All of lore.kernel.org
 help / color / mirror / Atom feed
From: Qu Wenruo <quwenruo@cn.fujitsu.com>
To: linux-btrfs@vger.kernel.org, clm@fb.com
Cc: Wang Xiaoguang <wangxg.fnst@cn.fujitsu.com>
Subject: [PATCH v7 19/20] btrfs: try more times to alloc metadata reserve space
Date: Thu, 18 Feb 2016 13:42:57 +0800	[thread overview]
Message-ID: <1455774178-3595-20-git-send-email-quwenruo@cn.fujitsu.com> (raw)
In-Reply-To: <1455774178-3595-1-git-send-email-quwenruo@cn.fujitsu.com>

From: Wang Xiaoguang <wangxg.fnst@cn.fujitsu.com>

In btrfs_delalloc_reserve_metadata(), the number of metadata bytes we try
to reserve is calculated by the difference between outstanding_extents and
reserved_extents.

When reserve_metadata_bytes() fails to reserve desited metadata space,
it has already done some reclaim work, such as write ordered extents.

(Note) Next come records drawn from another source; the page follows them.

Context: an optimization exercise on an open-source flow, tuned for small area. The choices shown serve that exercise and are no tape-out recipe. In this exercise RTL edits were held to simulation tests only and were not proved equivalent to the original. Power figures rest on the tool's default switching activity, not on a simulated workload.

==> design.v <==
module LedBlinker (
	i_clk,
	i_reset,
	i_switch_1,
	i_switch_2,
	o_led
);
input i_clk, i_reset, i_switch_1, i_switch_2;
output o_led;
parameter c_CLK_COUNT_1HZ = 50000;
parameter c_CLK_COUNT_10HZ = 5000;
parameter c_CLK_COUNT_50HZ = 1000;
parameter c_CLK_COUNT_100HZ = 500;
reg [31:0] r_CLK_COUNT_1HZ;
reg [31:0] r_CLK_COUNT_10HZ;
reg [31:0] r_CLK_COUNT_50HZ;
reg [31:0] r_CLK_COUNT_100HZ;
reg r_1HZ_toggle;
reg r_10HZ_toggle;
reg r_50HZ_toggle;
reg r_100HZ_toggle;
reg r_en;
reg r_led_select;
assign o_led = r_led_select;
always @(posedge i_clk) begin
	r_1HZ_toggle <= 1'b0;
	r_CLK_COUNT_1HZ <= r_CLK_COUNT_1HZ + 1'd1;
	if (r_CLK_COUNT_1HZ  == (c_CLK_COUNT_1HZ - 1)) begin
		r_1HZ_toggle <= 1'b1;
		r_CLK_COUNT_1HZ <= 0;
	end
	if (i_reset) begin
		r_1HZ_toggle <= 1'b0;
		r_CLK_COUNT_1HZ <= 0;
	end
end
always @(posedge i_clk) begin
	r_10HZ_toggle <= 1'b0;
	r_CLK_COUNT_10HZ <=  r_CLK_COUNT_10HZ + 1'd1;
	if (r_CLK_COUNT_10HZ  == (c_CLK_COUNT_10HZ - 1)) begin
		r_10HZ_toggle <= 1'b1;
		r_CLK_COUNT_10HZ <= 0;
	end
	if (i_reset) begin
		r_10HZ_toggle <= 1'b0;
		r_CLK_COUNT_10HZ <= 0;
	end
end
always @(posedge i_clk) begin
	r_50HZ_toggle <= 1'b0;
	r_CLK_COUNT_50HZ <=  r_CLK_COUNT_50HZ + 1'd1;
	if (r_CLK_COUNT_50HZ  == (c_CLK_COUNT_50HZ - 1)) begin
		r_50HZ_toggle <= 1'b1;
		r_CLK_COUNT_50HZ <= 0;
	end
	if (i_reset) begin
		r_50HZ_toggle <= 1'b0;
		r_CLK_COUNT_50HZ <= 0;
	end
end
always @(posedge i_clk) begin
	r_100HZ_toggle <= 1'b0;
	r_CLK_COUNT_100HZ <=  r_CLK_COUNT_100HZ + 1'd1;
	if (r_CLK_COUNT_100HZ  == (c_CLK_COUNT_100HZ - 1)) begin
		r_100HZ_toggle <= 1'b1;
		r_CLK_COUNT_100HZ <= 0;
	end
	if (i_reset) begin
		r_100HZ_toggle <= 1'b0;
		r_CLK_COUNT_100HZ <= 0;
	end
end
always @(posedge i_clk) begin
	case ({i_switch_1, i_switch_2})  
		2'b01 	: r_en <= r_10HZ_toggle;
		2'b10	   : r_en <= r_50HZ_toggle;
		2'b11		: r_en <= r_100HZ_toggle;
		default  : r_en <= r_1HZ_toggle;
	endcase
	if (!i_reset) begin
		if (r_en) begin
			r_led_select <= !r_led_select;
		end
	end
	else begin
		r_en <= 1'b0;
		r_led_select <= 0;
	end
end
endmodule
==> run.sh <==
#!/bin/bash
# synth_recipe.tcl (not shown) runs the flow's synth.tcl, then flattens the netlist and writes it again
# the make line also repeats each setting of config.mk as NAME=value (left out here)
make -C /OpenROAD-flow-scripts/flow DESIGN_CONFIG=/design/flow/config.mk WORK_HOME=/design/flow/orfs CLKGATE_MAP_FILE= SYNTH_SCRIPT=/design/flow/synth_recipe.tcl finish
==> config.mk <==
export PLATFORM = sky130hd
export DESIGN_NAME = LedBlinker
export DESIGN_NICKNAME = LedBlinker
export VERILOG_FILES = /design/flow/design.v
export SDC_FILE = /design/flow/constraint.sdc
export NUM_CORES = 4
export LEC_CHECK = 0
export CAP_MARGIN = 20
export CORE_MARGIN = 2
export CORE_UTILIZATION = 40
export CTS_BUF_LIST = sky130_fd_sc_hd__clkbuf_8 sky130_fd_sc_hd__clkbuf_16
export SLEW_MARGIN = 20
==> constraint.sdc <==
create_clock -name core_clock -period 10.0 [get_ports {i_clk}]
set_input_delay 2.0000 -clock core_clock [delete_from_list [all_inputs] [get_ports {i_clk}]]
set_output_delay 2.0000 -clock core_clock [all_outputs]
set_load 0.01 [all_outputs]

In that case, outstanding_extents and reserved_extents may already
changed, and we may reserve enough metadata space then.

So this patch will try to call reserve_metadata_bytes() at most 3 times
to ensure we really run out of space.

Such false ENOSPC is mainly caused by small file extents and time
consuming delalloc functions, which mainly affects in-band
de-duplication. (Compress should also be affected, but LZO/zlib is
faster than SHA256, so still harder to trigger than dedup).

Signed-off-by: Wang Xiaoguang <wangxg.fnst@cn.fujitsu.com>
---
 fs/btrfs/extent-tree.c | 23 +++++++++++++++++++++--
 1 file changed, 21 insertions(+), 2 deletions(-)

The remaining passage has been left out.